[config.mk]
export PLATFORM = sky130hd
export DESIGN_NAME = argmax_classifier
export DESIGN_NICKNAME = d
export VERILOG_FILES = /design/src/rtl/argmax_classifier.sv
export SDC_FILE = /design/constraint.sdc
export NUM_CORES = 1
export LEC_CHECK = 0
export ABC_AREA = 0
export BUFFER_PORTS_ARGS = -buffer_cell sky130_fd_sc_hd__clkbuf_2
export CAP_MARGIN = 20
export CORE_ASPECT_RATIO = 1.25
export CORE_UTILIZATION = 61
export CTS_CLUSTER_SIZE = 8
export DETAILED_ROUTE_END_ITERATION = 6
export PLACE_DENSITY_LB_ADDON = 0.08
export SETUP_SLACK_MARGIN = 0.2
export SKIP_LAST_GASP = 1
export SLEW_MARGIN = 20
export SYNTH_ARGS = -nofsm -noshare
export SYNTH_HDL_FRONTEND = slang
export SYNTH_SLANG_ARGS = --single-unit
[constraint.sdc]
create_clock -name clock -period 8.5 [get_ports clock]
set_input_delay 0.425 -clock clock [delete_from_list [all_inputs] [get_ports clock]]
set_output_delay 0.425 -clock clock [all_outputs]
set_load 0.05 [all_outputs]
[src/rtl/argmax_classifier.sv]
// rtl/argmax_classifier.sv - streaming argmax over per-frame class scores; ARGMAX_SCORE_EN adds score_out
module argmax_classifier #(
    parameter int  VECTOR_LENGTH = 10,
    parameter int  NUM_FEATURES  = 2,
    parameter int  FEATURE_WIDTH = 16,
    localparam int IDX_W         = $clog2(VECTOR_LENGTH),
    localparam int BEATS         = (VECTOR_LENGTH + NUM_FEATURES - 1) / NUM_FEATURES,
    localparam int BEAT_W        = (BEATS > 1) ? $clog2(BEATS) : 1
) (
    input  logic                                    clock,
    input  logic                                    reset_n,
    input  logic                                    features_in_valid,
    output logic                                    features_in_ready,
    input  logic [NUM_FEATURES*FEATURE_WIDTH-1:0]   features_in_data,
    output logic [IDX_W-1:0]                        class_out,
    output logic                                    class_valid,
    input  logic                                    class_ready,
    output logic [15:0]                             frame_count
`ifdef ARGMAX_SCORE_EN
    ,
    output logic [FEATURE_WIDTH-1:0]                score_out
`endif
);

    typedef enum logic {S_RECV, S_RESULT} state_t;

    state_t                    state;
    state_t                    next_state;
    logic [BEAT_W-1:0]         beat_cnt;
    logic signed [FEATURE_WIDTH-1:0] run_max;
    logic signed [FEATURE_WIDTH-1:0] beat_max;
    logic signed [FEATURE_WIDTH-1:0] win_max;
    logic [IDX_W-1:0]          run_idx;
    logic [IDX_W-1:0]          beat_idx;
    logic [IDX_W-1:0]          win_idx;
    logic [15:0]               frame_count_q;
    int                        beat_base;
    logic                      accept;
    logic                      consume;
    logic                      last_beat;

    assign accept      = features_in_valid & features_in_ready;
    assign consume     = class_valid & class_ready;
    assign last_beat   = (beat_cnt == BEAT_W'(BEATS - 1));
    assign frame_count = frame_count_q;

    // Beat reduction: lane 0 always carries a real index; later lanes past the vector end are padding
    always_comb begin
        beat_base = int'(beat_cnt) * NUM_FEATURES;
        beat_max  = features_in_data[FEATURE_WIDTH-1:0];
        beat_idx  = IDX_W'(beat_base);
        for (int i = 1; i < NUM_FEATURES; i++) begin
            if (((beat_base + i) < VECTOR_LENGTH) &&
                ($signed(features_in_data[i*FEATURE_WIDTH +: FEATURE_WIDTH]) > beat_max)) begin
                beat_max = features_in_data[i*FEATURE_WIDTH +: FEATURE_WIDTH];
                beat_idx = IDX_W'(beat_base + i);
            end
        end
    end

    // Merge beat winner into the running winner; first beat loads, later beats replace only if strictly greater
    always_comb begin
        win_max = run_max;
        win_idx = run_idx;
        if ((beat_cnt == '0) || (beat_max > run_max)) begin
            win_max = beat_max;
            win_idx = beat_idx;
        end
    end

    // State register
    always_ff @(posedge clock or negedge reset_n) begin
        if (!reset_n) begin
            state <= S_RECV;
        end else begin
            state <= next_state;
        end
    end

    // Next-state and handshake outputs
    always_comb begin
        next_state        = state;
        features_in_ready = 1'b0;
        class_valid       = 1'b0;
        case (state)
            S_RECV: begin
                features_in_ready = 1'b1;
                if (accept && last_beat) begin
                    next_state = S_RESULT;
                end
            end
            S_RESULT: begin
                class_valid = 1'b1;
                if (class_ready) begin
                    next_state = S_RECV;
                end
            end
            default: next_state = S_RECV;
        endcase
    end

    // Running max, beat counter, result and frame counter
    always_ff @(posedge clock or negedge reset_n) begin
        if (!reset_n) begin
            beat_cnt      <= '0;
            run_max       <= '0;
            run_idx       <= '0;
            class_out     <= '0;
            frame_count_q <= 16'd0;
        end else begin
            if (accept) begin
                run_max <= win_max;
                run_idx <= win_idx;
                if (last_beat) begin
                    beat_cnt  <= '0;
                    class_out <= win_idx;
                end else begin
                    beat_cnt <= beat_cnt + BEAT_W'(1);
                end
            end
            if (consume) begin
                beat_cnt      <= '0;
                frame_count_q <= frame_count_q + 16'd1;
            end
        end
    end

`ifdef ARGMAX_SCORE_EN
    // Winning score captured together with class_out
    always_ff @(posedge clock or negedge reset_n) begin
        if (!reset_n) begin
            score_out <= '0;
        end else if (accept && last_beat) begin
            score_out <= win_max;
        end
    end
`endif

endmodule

▸ What the exercise asks
Repeat the listing above in full, exactly as given.

▸ Reply
[config.mk]
export PLATFORM = sky130hd
export DESIGN_NAME = argmax_classifier
export DESIGN_NICKNAME = d
export VERILOG_FILES = /design/src/rtl/argmax_classifier.sv
export SDC_FILE = /design/constraint.sdc
export NUM_CORES = 1
export LEC_CHECK = 0
export ABC_AREA = 0
export BUFFER_PORTS_ARGS = -buffer_cell sky130_fd_sc_hd__clkbuf_2
export CAP_MARGIN = 20
export CORE_ASPECT_RATIO = 1.25
export CORE_UTILIZATION = 61
export CTS_CLUSTER_SIZE = 8
export DETAILED_ROUTE_END_ITERATION = 6
export PLACE_DENSITY_LB_ADDON = 0.08
export SETUP_SLACK_MARGIN = 0.2
export SKIP_LAST_GASP = 1
export SLEW_MARGIN = 20
export SYNTH_ARGS = -nofsm -noshare
export SYNTH_HDL_FRONTEND = slang
export SYNTH_SLANG_ARGS = --single-unit
[constraint.sdc]
create_clock -name clock -period 8.5 [get_ports clock]
set_input_delay 0.425 -clock clock [delete_from_list [all_inputs] [get_ports clock]]
set_output_delay 0.425 -clock clock [all_outputs]
set_load 0.05 [all_outputs]
[src/rtl/argmax_classifier.sv]
// rtl/argmax_classifier.sv - streaming argmax over per-frame class scores; ARGMAX_SCORE_EN adds score_out
module argmax_classifier #(
    parameter int  VECTOR_LENGTH = 10,
    parameter int  NUM_FEATURES  = 2,
    parameter int  FEATURE_WIDTH = 16,
    localparam int IDX_W         = $clog2(VECTOR_LENGTH),
    localparam int BEATS         = (VECTOR_LENGTH + NUM_FEATURES - 1) / NUM_FEATURES,
    localparam int BEAT_W        = (BEATS > 1) ? $clog2(BEATS) : 1
) (
    input  logic                                    clock,
    input  logic                                    reset_n,
    input  logic                                    features_in_valid,
    output logic                                    features_in_ready,
    input  logic [NUM_FEATURES*FEATURE_WIDTH-1:0]   features_in_data,
    output logic [IDX_W-1:0]                        class_out,
    output logic                                    class_valid,
    input  logic                                    class_ready,
    output logic [15:0]                             frame_count
`ifdef ARGMAX_SCORE_EN
    ,
    output logic [FEATURE_WIDTH-1:0]                score_out
`endif
);

    typedef enum logic {S_RECV, S_RESULT} state_t;

    state_t                    state;
    state_t                    next_state;
    logic [BEAT_W-1:0]         beat_cnt;
    logic signed [FEATURE_WIDTH-1:0] run_max;
    logic signed [FEATURE_WIDTH-1:0] beat_max;
    logic signed [FEATURE_WIDTH-1:0] win_max;
    logic [IDX_W-1:0]          run_idx;
    logic [IDX_W-1:0]          beat_idx;
    logic [IDX_W-1:0]          win_idx;
    logic [15:0]               frame_count_q;
    int                        beat_base;
    logic                      accept;
    logic                      consume;
    logic                      last_beat;

    assign accept      = features_in_valid & features_in_ready;
    assign consume     = class_valid & class_ready;
    assign last_beat   = (beat_cnt == BEAT_W'(BEATS - 1));
    assign frame_count = frame_count_q;

    // Beat reduction: lane 0 always carries a real index; later lanes past the vector end are padding
    always_comb begin
        beat_base = int'(beat_cnt) * NUM_FEATURES;
        beat_max  = features_in_data[FEATURE_WIDTH-1:0];
        beat_idx  = IDX_W'(beat_base);
        for (int i = 1; i < NUM_FEATURES; i++) begin
            if (((beat_base + i) < VECTOR_LENGTH) &&
                ($signed(features_in_data[i*FEATURE_WIDTH +: FEATURE_WIDTH]) > beat_max)) begin
                beat_max = features_in_data[i*FEATURE_WIDTH +: FEATURE_WIDTH];
                beat_idx = IDX_W'(beat_base + i);
            end
        end
    end

    // Merge beat winner into the running winner; first beat loads, later beats replace only if strictly greater
    always_comb begin
        win_max = run_max;
        win_idx = run_idx;
        if ((beat_cnt == '0) || (beat_max > run_max)) begin
            win_max = beat_max;
            win_idx = beat_idx;
        end
    end

    // State register
    always_ff @(posedge clock or negedge reset_n) begin
        if (!reset_n) begin
            state <= S_RECV;
        end else begin
            state <= next_state;
        end
    end

    // Next-state and handshake outputs
    always_comb begin
        next_state        = state;
        features_in_ready = 1'b0;
        class_valid       = 1'b0;
        case (state)
            S_RECV: begin
                features_in_ready = 1'b1;
                if (accept && last_beat) begin
                    next_state = S_RESULT;
                end
            end
            S_RESULT: begin
                class_valid = 1'b1;
                if (class_ready) begin
                    next_state = S_RECV;
                end
            end
            default: next_state = S_RECV;
        endcase
    end

    // Running max, beat counter, result and frame counter
    always_ff @(posedge clock or negedge reset_n) begin
        if (!reset_n) begin
            beat_cnt      <= '0;
            run_max       <= '0;
            run_idx       <= '0;
            class_out     <= '0;
            frame_count_q <= 16'd0;
        end else begin
            if (accept) begin
                run_max <= win_max;
                run_idx <= win_idx;
                if (last_beat) begin
                    beat_cnt  <= '0;
                    class_out <= win_idx;
                end else begin
                    beat_cnt <= beat_cnt + BEAT_W'(1);
                end
            end
            if (consume) begin
                beat_cnt      <= '0;
                frame_count_q <= frame_count_q + 16'd1;
            end
        end
    end

`ifdef ARGMAX_SCORE_EN
    // Winning score captured together with class_out
    always_ff @(posedge clock or negedge reset_n) begin
        if (!reset_n) begin
            score_out <= '0;
        end else if (accept && last_beat) begin
            score_out <= win_max;
        end
    end
`endif

endmodule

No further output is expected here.